Real Time Systems

Introduction To Real Time Systems

Introduction: The correctness of many systems and devices in our modern society depends not only on the effects or results they produce but also on the time at which these results are produced. These real-time systems range from the anti-lock braking controller in automobiles to the vital-sign monitor in hospital intensive-care units. For example, when the driver of a car applies the brake, the anti-lock braking controller analyzes the environment in which the controller is embedded (car speed, road surface, direction of travel) and activates the brake with the appropriate frequency within fractions of a second. Both the result (brake activation) and the time at which the result is produced are important in ensuring the safety of the car, its driver, and passengers.

Recently, computer hardware and software are increasingly embedded in a majority of these real-time systems to monitor and control their operations. These computer systems are called embedded systems, real-time computer systems, or simply real-time systems. Unlike conventional, non-real-time computer systems, real-time computer systems are closely coupled with the environment being monitored and controlled. Examples of real-time systems include computerized versions of the braking controller and the vital-sign monitor, the new generation of airplane and spacecraft avionics, the planned Space Station control software, highperformance network and telephone switching systems, multimedia tools, virtual reality systems, robotic controllers, battery-powered instruments, wireless communication devices (such as cellular phones and PDAs), astronomical telescopes with adaptive-optics systems, and many safety-critical industrial applications. These embedded systems must satisfy stringent timing and reliability constraints in addition to functional correctness requirements.

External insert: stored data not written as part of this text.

[src/rtl/cdc_fifo_pkg.sv]
// Shared constants for the CDC FIFO read-side output stage.
package cdc_fifo_pkg;

  localparam int unsigned DATA_WIDTH_DEF = 8;
  localparam int unsigned BUF_DEPTH      = 2;
  localparam int unsigned COUNT_W        = $clog2(BUF_DEPTH + 1);
  localparam int unsigned PTR_W          = 1;

endpackage

[src/rtl/cdc_fifo_skid_buffer.sv]
// Two-entry registered FIFO that absorbs in-flight memory words while the consumer stalls.
module cdc_fifo_skid_buffer
  import cdc_fifo_pkg::*;
#(
  parameter int unsigned DATA_WIDTH = DATA_WIDTH_DEF
) (
  input  logic                  clock,
  input  logic                  reset,
  input  logic                  i_push,
  input  logic [DATA_WIDTH-1:0] i_push_data,
  input  logic                  i_pop,
  output logic [DATA_WIDTH-1:0] o_data,
  output logic                  o_valid,
  output logic [COUNT_W-1:0]    o_count
);

  logic [DATA_WIDTH-1:0] r_mem [BUF_DEPTH];
  logic [PTR_W-1:0]      r_head;
  logic [PTR_W-1:0]      r_tail;
  logic [COUNT_W-1:0]    r_count;
  logic                  w_pop;

  // A pop is only honoured when a word is actually buffered.
  assign w_pop   = i_pop & o_valid;
  assign o_data  = r_mem[r_head];
  assign o_valid = (r_count != '0);
  assign o_count = r_count;

  always_ff @(posedge clock) begin
    if (reset) begin
      for (int i = 0; i < BUF_DEPTH; i++) begin
        r_mem[i] <= '0;
      end
      r_head  <= '0;
      r_tail  <= '0;
      r_count <= '0;
    end else begin
      if (i_push) begin
        r_mem[r_tail] <= i_push_data;
        r_tail        <= r_tail + PTR_W'(1);
      end
      if (w_pop) begin
        r_head <= r_head + PTR_W'(1);
      end
      r_count <= r_count + COUNT_W'(i_push) - COUNT_W'(w_pop);
    end
  end

endmodule

[src/rtl/cdc_fifo_read_stream.sv]
// Read-domain output stage: pops the FIFO storage and presents words as a valid/ready stream.
module cdc_fifo_read_stream
  import cdc_fifo_pkg::*;
#(
  parameter int unsigned DATA_WIDTH = DATA_WIDTH_DEF
) (
  input  logic                  clock,
  input  logic                  reset,
  input  logic                  empty,
  output logic                  increment,
  output logic                  mem_read_enable,
  input  logic [DATA_WIDTH-1:0] mem_read_data,
  output logic [DATA_WIDTH-1:0] out_data,
  output logic                  out_valid,
  input  logic                  out_ready,
  output logic [COUNT_W-1:0]    out_count
);

  localparam int unsigned LEVEL_W = COUNT_W + 1;

  logic               r_inflight;
  logic               w_drain;
  logic [LEVEL_W-1:0] w_level;

  // Occupancy after this edge, before any new pop; a pop is allowed only if it leaves room.
  assign w_drain         = out_valid & out_ready;
  assign w_level         = LEVEL_W'(out_count) + LEVEL_W'(r_inflight) - LEVEL_W'(w_drain);
  assign increment       = ~empty & ~reset & (w_level < LEVEL_W'(BUF_DEPTH));
  assign mem_read_enable = increment;

  // The memory port is registered, so the popped word appears one cycle later.
  always_ff @(posedge clock) begin
    if (reset) begin
      r_inflight <= 1'b0;
    end else begin
      r_inflight <= increment;
    end
  end

  cdc_fifo_skid_buffer #(
    .DATA_WIDTH(DATA_WIDTH)
  ) u_skid (
    .clock      (clock),
    .reset      (reset),
    .i_push     (r_inflight),
    .i_push_data(mem_read_data),
    .i_pop      (w_drain),
    .o_data     (out_data),
    .o_valid    (out_valid),
    .o_count    (out_count)
  );

endmodule
[config.mk]
export PLATFORM = sky130hd
export DESIGN_NAME = cdc_fifo_read_stream
export DESIGN_NICKNAME = d
export VERILOG_FILES = /design/src/rtl/cdc_fifo_pkg.sv /design/src/rtl/cdc_fifo_skid_buffer.sv /design/src/rtl/cdc_fifo_read_stream.sv
export SDC_FILE = /design/constraint.sdc
export NUM_CORES = 1
export LEC_CHECK = 0
export ABC_AREA = 1
export ABC_CLOCK_PERIOD_IN_PS = 6500
export BUFFER_PORTS_ARGS = -buffer_cell sky130_fd_sc_hd__buf_2
export CORE_MARGIN = 3
export CORE_UTILIZATION = 45
export DETAILED_ROUTE_END_ITERATION = 16
export PLACE_DENSITY = 0.71
export SLEW_MARGIN = 15
export SYNTH_ARGS = -nofsm -noshare
export SYNTH_HDL_FRONTEND = slang
export SYNTH_HIERARCHICAL = 1
export SYNTH_SLANG_ARGS = --single-unit
[constraint.sdc]
create_clock -name clock -period 6.5 [get_ports clock]
set_input_delay 0.975 -clock clock [delete_from_list [all_inputs] [get_ports clock]]
set_output_delay 0.975 -clock clock [all_outputs]
set_load 0.01 [all_outputs]
== Yosys cells after proc, flatten, opt, wreduce, memory -nomap -nowiden ==
Memory sizes are Yosys's and may differ from the RTL's. A register that Yosys moved wholly into a read port is not among the register bits.
Cells that the tools add are included.
Cells by class
  $add $sub $neg: 6
  magnitude comparators: 1
  muxes and demuxes: 10
  bitwise logic cells: 6
  reductions and logical operators: 2
Operator list (count)
  $mux 1: 9
  $mux 8: 1
  $reduce_or 8->1: 1
  $and 1x1->1: 4
  $add 2x1->3: 1
  $lt 3x2->1 const B: 1
  $sub 3x1->3: 1
  $add 1x1->1 const B: 2
  $add 2x1->2: 1
  $not 1->1: 2
  $reduce_bool 2->1: 1
  $sub 2x1->2: 1
Word-level totals
  flip-flop bits (word level): 5
  RAM bits: 16
  output and inout bits: 13
  logic and storage cells: 30
  memories kept: 1
Memory list
  u_skid.r_mem: words 2, width 8, rd ports 1, clocked after Yosys merged registers in 1, write ports 2, line cdc_fifo_skid_buffer.sv:17  | logic [DATA_WIDTH-1:0] r_mem [BUF_DEPTH];

== Longest topological paths before layout ==
  depth after elaboration: 5
  depth in mapped cells: 14
  gate-level depth less buffers: 14

== Modules after synthesis ==
Netlist, hierarchy kept.
Modules (own cells, without submodules)
  cdc_fifo_skid_buffer: times used 1, cells an instance 87, area an instance 962.2 µm², seq. area each 580.6 µm²
  cdc_fifo_read_stream: times used 1, cells an instance 19, area an instance 117.6 µm², seq. area each 20.0 µm²

== Worst setup path after synthesis ==
OpenSTA, ideal clock, no wires.
  path type: input -> output
  start: in out_ready
  end: out mem_read_enable
  arrival: 2.368 ns
  path slack: 3.157 ns
  stages: 9
  path through: nand2_1 -> inv_1 -> ha_1 -> inv_1 -> nand2_1 -> fa_1 -> nand3_1 -> nor2_1 -> buf_4
On the way
  word-level cells in the longest chain between the ends: 4
Ends and longest elaborated chain
  start, declared: line cdc_fifo_read_stream.sv:15  | input logic out_ready,
  $and 1x1->1: line cdc_fifo_read_stream.sv:26  | assign w_drain = out_valid & out_ready;
  net w_drain: line cdc_fifo_read_stream.sv:22  | logic w_drain;
  $sub 3x1->3: line cdc_fifo_read_stream.sv:27  | assign w_level = LEVEL_W'(out_count) + LEVEL_W'(r_inflight) - LEVEL_W'(w_drain);
  $lt 3x2->1: line cdc_fifo_read_stream.sv:28  | assign increment = ~empty & ~reset & (w_level < LEVEL_W'(BUF_DEPTH));
  $and 1x1->1: line cdc_fifo_read_stream.sv:28
  end, declared: line cdc_fifo_read_stream.sv:11  | output logic mem_read_enable,
The timed path passes the listed nets, and every way through them passes these cells.

== Final worst setup path ==
Same ends and word-level chain as after synthesis.

==> results <==
- The flow ran to the end, and the final reports show no timing, DRC or antenna violations.
- Entering global routing, the biggest net connects 13 pins.
- The maximum operating frequency is a little under 300 MHz.
- The number of standard cells in the final layout excluding fillers is 160.
- TritonCTS built the clock tree.
- The post-DP HPWL is 1300 um.
- The combined area of all synthesized cells is between 0.001 and 0.0015 mm2.
- The register bit total from synthesis is 22.
- After detailed routing, the number of remaining DRC violations is 0.
- CTS built an H-tree with a depth of 1.
- For this design the top-level I/O count stands at 25.
- Synthesis produced between 100 and 150 cells.
- The total die area is about 0.0030 mm2.
- The number of global-route vias before repair is 663.
- The critical path is of the input port to primary output type.
- Of all nets on the critical path, the largest fanout is 3.
- Counting flops with an async set or reset pin after synthesis yields a share of 0.
- The number of nets in the synthesized netlist is about 120.
- The startpoint type of the worst setup path is an input port.
- The floorplan has 17 rows.
- The kind of capture point of the worst setup path is a primary output.
- The mean instance size in the synthesized netlist is approximately 10 um2.
- The setup slack at placement is 3.14 ns.
- The destination of the worst register-to-register timing path is r_inflight$_SDFF_PP0_.
- The clock drives 22 sinks.
- For the worst flop-to-flop path, the logic depth is 10.
- The width of the chip is roughly 55 um.
- The largest vdd supply drop is between 150 and 200 uV.
- The number of antenna diodes in the final layout is 0.
- The slew of the pin with the lowest slew margin is approximately 0.52 ns.
- The number of buffers between clock root and the deepest sink is 2.
- The number of gates resized after CTS was 0.
- The critical path arrival is between 2 and 2.5 ns.
- After detailed routing, the average wire length per cell comes to roughly 11 um.
- In this run the remaining antenna-violating nets after routing total 0.
- The top flip-flop cell by instance count after synthesis is sky130_fd_sc_hd__edfxtp_1.
- By area the synthesized netlist is led by sky130_fd_sc_hd__edfxtp_1 (44%), sky130_fd_sc_hd__dfxtp_1 (11%), sky130_fd_sc_hd__mux2_4 (11%), sky130_fd_sc_hd__nor2_1 (8.3%), sky130_fd_sc_hd__inv_1 (8.0%).
- Of the post-synthesis cell area, the dominant cell type holds 0.445.
- In the post-route analysis, the smallest setup slack over all paths is 3.14 ns.
- Before antenna repair, the detailed router went through 4 iterations.
- The post-synthesis compound-gate area fraction came to 0.00463.
- The wire length of the first global-routing pass is about 2700 um.
- Along the worst hold path, the cell count comes to 2.
- Counting distinct cell types in the post-synthesis netlist gives 16.
- The clock transition at the register clock pins on the worst setup and hold paths after CTS is between 0.1 and 0.15 ns.
- Summed over all cells, the static leakage comes to 0.623 nW.
- The number of buffers added for setup after CTS is 0.
- Counting flops with a built-in enable in the synthesized netlist gives 16.
- The biggest area consumer among synthesized cells is sky130_fd_sc_hd__edfxtp_1.
- The class of the worst hold path is register to register.
- The remaining global-route overflow is 0.
- Port buffering added 24 buffers.
- Of the total synthesized cell area, the portion taken by XOR and XNOR cells is 0.
- The clock latency reported for the late side of the worst-skew pair is slightly below 0.3 ns.
- The sum of routed wire length over all layers is around 1700 um.
- The area of combinational cells with multiple inputs is between 300 and 400 um2.
- The critical register-to-register path startpoint is u_skid/o_count[1]$_SDFF_PP0_.
- The number of vias per cell after detailed routing is between 4 and 5.
- The worst max-slew margin expressed relative to the limit is 0.651.
- Of the synthesized area, sequential elements account for 0.556.
- After synthesis, the most frequently instantiated cells are sky130_fd_sc_hd__nor2_1 (24), sky130_fd_sc_hd__inv_1 (23), sky130_fd_sc_hd__edfxtp_1 (16).
- For this run, the total global-route usage over all layers was measured as 0.130.
- The routability-driven placement congestion ratio is between 0.6 and 0.7.
- The startpoint identified for the worst hold timing path is u_skid/r_tail$_SDFFE_PP0P_.
- The most critical setup path has its endpoint at mem_read_enable.
- The number of clock buffers added by TritonCTS is 3.
- The floorplan die height is roughly 55 um.
- The final cycle utilization of the critical path is 0.517.
- The layout net count is about 150.
- The required time at the worst-slack endpoint is 5.52 ns.
- The final max-slew violation count is 0.
- The number of hold-slack violations in the final timing report came to 0.
- The filler cells instantiated in the layout total 204.
- Of the total synthesized cell area, the portion taken by AND, OR, NAND and NOR gates is 0.174.
- The critical path startpoint is out_ready.
- The portion of synthesized area spent on multiplexers is 0.111.
- The final critical-path required period is between 3 and 4 ns.
- Dividing total power by cell area gives a power density of ~300 mW/mm2.
- Setup total negative slack on the finished layout was measured at 0 ns.
- Max-cap violations in this run came to 0.
- The post-synthesis to final-layout area growth is 15.1%.
- The sequential cells in the finished layout cover a total of roughly 600 um2.
- The share of final-layout standard cells stronger than drive strength 1 is 0.303.
- CTS placed an instance of sky130_fd_sc_hd__clkbuf_4 at the clock tree root.
- Of the total synthesized cell area, the portion taken by full adders, half adders and majority gates is 0.0533.
- Counting tap cells, the placed design contains a total of ~160 instances.
- The largest family of logic cells by synthesized area is simple AND/OR/NAND/NOR gates.
- For this design, the CTS-stage hold fixing added 0 buffers.
- The total number of vias is between 700 and 800.
- The final setup violation count is 0.
- The initial antenna violation count is 0.
- In the post-synthesis netlist, the cell with the most instances is sky130_fd_sc_hd__nor2_1.
- For this configuration, the core starts out at a cell density of 0.479.
- Setup repair after global routing left no endpoint under its margin.
- The worst clock skew on the final layout is 0.00261 ns.
- The area of the placeable core is between 0.002 and 0.0025 mm2.
- The DRC violation total after the first TritonRoute iteration is 5.
- For this run, the number of Yosys warnings is 6.
- Across all register-to-register paths, the minimum setup slack is 4.62 ns.
metrics by stage:
step / power, mW / utilization / instance area [um2] / hold WS (ns)
2_1_floorplan: 0.280 / - / 1080 / 0.467
3_3_place_gp: 0.311 / 0.539 / 1220 / 0.491
3_5_place_dp: 0.318 / 0.539 / 1220 / 0.511
4_1_cts: 0.377 / 0.551 / 1240 / 0.529
5_1_grt: 0.401 / 0.551 / 1240 / 0.549
6_report: 0.370 / 0.551 / 1240 / 0.526
power breakdown:
part / switching (mW) / total, mW / internal (mW)
Sequential: 0.0172 / 0.191 / 0.174
Combinational: 0.0668 / 0.121 / 0.0543
Clock: 0.0363 / 0.0586 / 0.0223
Total: 0.120 / 0.370 / 0.250
worst max-delay path, stage by stage:
cell and delay [ns]:
sky130_fd_sc_hd__buf_2 0.09, sky130_fd_sc_hd__nand2_1 0.04, sky130_fd_sc_hd__inv_1 0.06, sky130_fd_sc_hd__ha_1 0.26
sky130_fd_sc_hd__inv_1 0.05, sky130_fd_sc_hd__nand2_1 0.05, sky130_fd_sc_hd__fa_1 0.48, sky130_fd_sc_hd__nand3_1 0.09
sky130_fd_sc_hd__nor2_1 0.14, sky130_fd_sc_hd__buf_2 0.15
per-layer routing:
layer / part of all wire / vias up / track usage
met5: 0 / - / 0
met4: 0.0058 / 0 / 0.0729
met3: 0.070 / 2 / 0.0241
met2: 0.54 / 25 / 0.246
met1: 0.39 / 313 / 0.132
li1: - / 378 / -
flip-flops by register name (all words and copies together) (netlist names), named ones only:
signal / count
r_inflight: 1
u_skid/r_head: 1
u_skid/o_count: 2
u_skid/r_tail: 1
u_skid/r_mem: 16
area by class of cell:
type | count | share of cell area
clock buffers | 3 | 0.0181
clock inverters | 1 | 0.00302
inverters | 24 | 0.0725
multi-input cells | 58 | 0.298
flip-flops and latches | 22 | 0.483
well taps | 28 | 0.0282
repair buffers | 24 | 0.0967
cells in the final DEF, fill, tap and decap left out, types with 2 or more instances in the layout:
cell                       instances
sky130_fd_sc_hd__ha_1              3
sky130_fd_sc_hd__nand2_1          13
sky130_fd_sc_hd__edfxtp_1         16
sky130_fd_sc_hd__inv_1            23
sky130_fd_sc_hd__mux2_4            8
sky130_fd_sc_hd__nand3_1           4
sky130_fd_sc_hd__buf_2            24
sky130_fd_sc_hd__nor2_1           24
sky130_fd_sc_hd__clkbuf_4          3
sky130_fd_sc_hd__dfxtp_1           6
sky130_fd_sc_hd__nor2_2            2
how the worst min path moves through the flow:
stage / slack [ns] / end
global route: 0.55 / u_skid/r_tail$_SDFFE_PP0P_
detailed placement: 0.51 / u_skid/r_tail$_SDFFE_PP0P_
global placement: 0.49 / u_skid/r_tail$_SDFFE_PP0P_
floorplan: 0.47 / register
CTS: 0.53 / u_skid/r_tail$_SDFFE_PP0P_
finish: 0.53 / u_skid/r_tail$_SDFFE_PP0P_
logic make-up after synthesis:
| group | after synthesis |
|---|---|
| buffers and inverters | 26 |
| adder cells (fa/ha/maj) | 4 |
| multiplexers | 8 |
| AO/OA/AOI/OAI | 1 |
| flip-flops | 22 |
| AND/OR/NAND/NOR | 45 |
Power figures use the tool's default switching activity.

Figure 1.1 shows a model of a real-time system. A real-time system has a decision component that interacts with the external environment (in which the decision

component is embedded) by taking sensor readings and computing control decisions based on sensor readings and stored state information.We can characterize this realtime system model with seven components:
1. A sensor vector ¯ x ∈ X,
2. A decision vector ¯y ∈ Y ,
3. A system state vector ¯s ∈ S,
4. A set of environmental constraints A,
5. A decision map D, D : S × X → S × Y ,
6. A set of timing constraints T , and
7. A set of integrity constraints I .

In this model, X is the space of sensor input values, Y is the space of decision values, and S is the space of system state values. Let ¯ x(t) denote the value of the
sensor input ¯ x at time t , and so on.

The environmental constraints A are relations over X, Y , S and are assertions about the effect of a control decision on the external world which in turn affect future sensor input values. Environmental constraints are usually imposed by the physical environment in which the real-time decision system functions. The decision map D relates ¯y(t 1), ¯s(t 1) to ¯ x(t ), ¯s(t), that is, given the current system state and sensor input, D determines the next decisions and system state
values. Decision maps can be implemented by computer hardware and software components. A decision system need not be centralized, and may consist of a network of coordinating, distributed monitoring/decision-making components.

The decisions specified by D must conform to a set of integrity (safety) constraints I . Integrity constraints are relations over X, S, Y and are assertions that the decision map D must satisfy to ensure safe operation of the physical system under control. The implementation of the decision map D is subject to a set of timing constraints T , which are assertions about how fast the map D has to be performed. In addition, timing constraints exist on the environment (external to the decision system) that must be satisfied for the correct functioning of this environment.

There are two ways to ensure system safety and reliability. One way is to employ engineering (both software and hardware) techniques, such as structured programming principles, to minimize implementation errors and then utilize testing techniques to uncover errors in the implementation. The other way is to use formal analysis and verification techniques to ensure that the implemented system satisfy the required safety constraints under all conditions given a set of assumptions. In a realtime system, we need to not only satisfy stringent timing requirements but also guard against an imperfect execution environment, which may violate pre-runtime design assumptions. The first approach can only increase the confidence level we have on the correctness of the system because testing cannot guarantee that the system is error-free [Dahl, Dijkstra, and Hoare, 1972]. The second approach can guarantee that a verified system always satisfies the checked safety properties, and is the focus of this text.

However, state-of-the-art techniques, which have been demonstrated in pedagogic systems, are often difficult to understand and to apply to realistic systems. Furthermore, it is often difficult to determine how practical a proposed technique is from the large number of mathematical notations used. The objective of this book is to provide a more readable introduction to formal techniques that are practical for actual use. These theoretical foundations are followed by practical exercises in employing these advanced techniques to build, analyze, and verify different modules of real-time systems. Available specification analysis and verification tools are also described to help design and analyze real-time systems.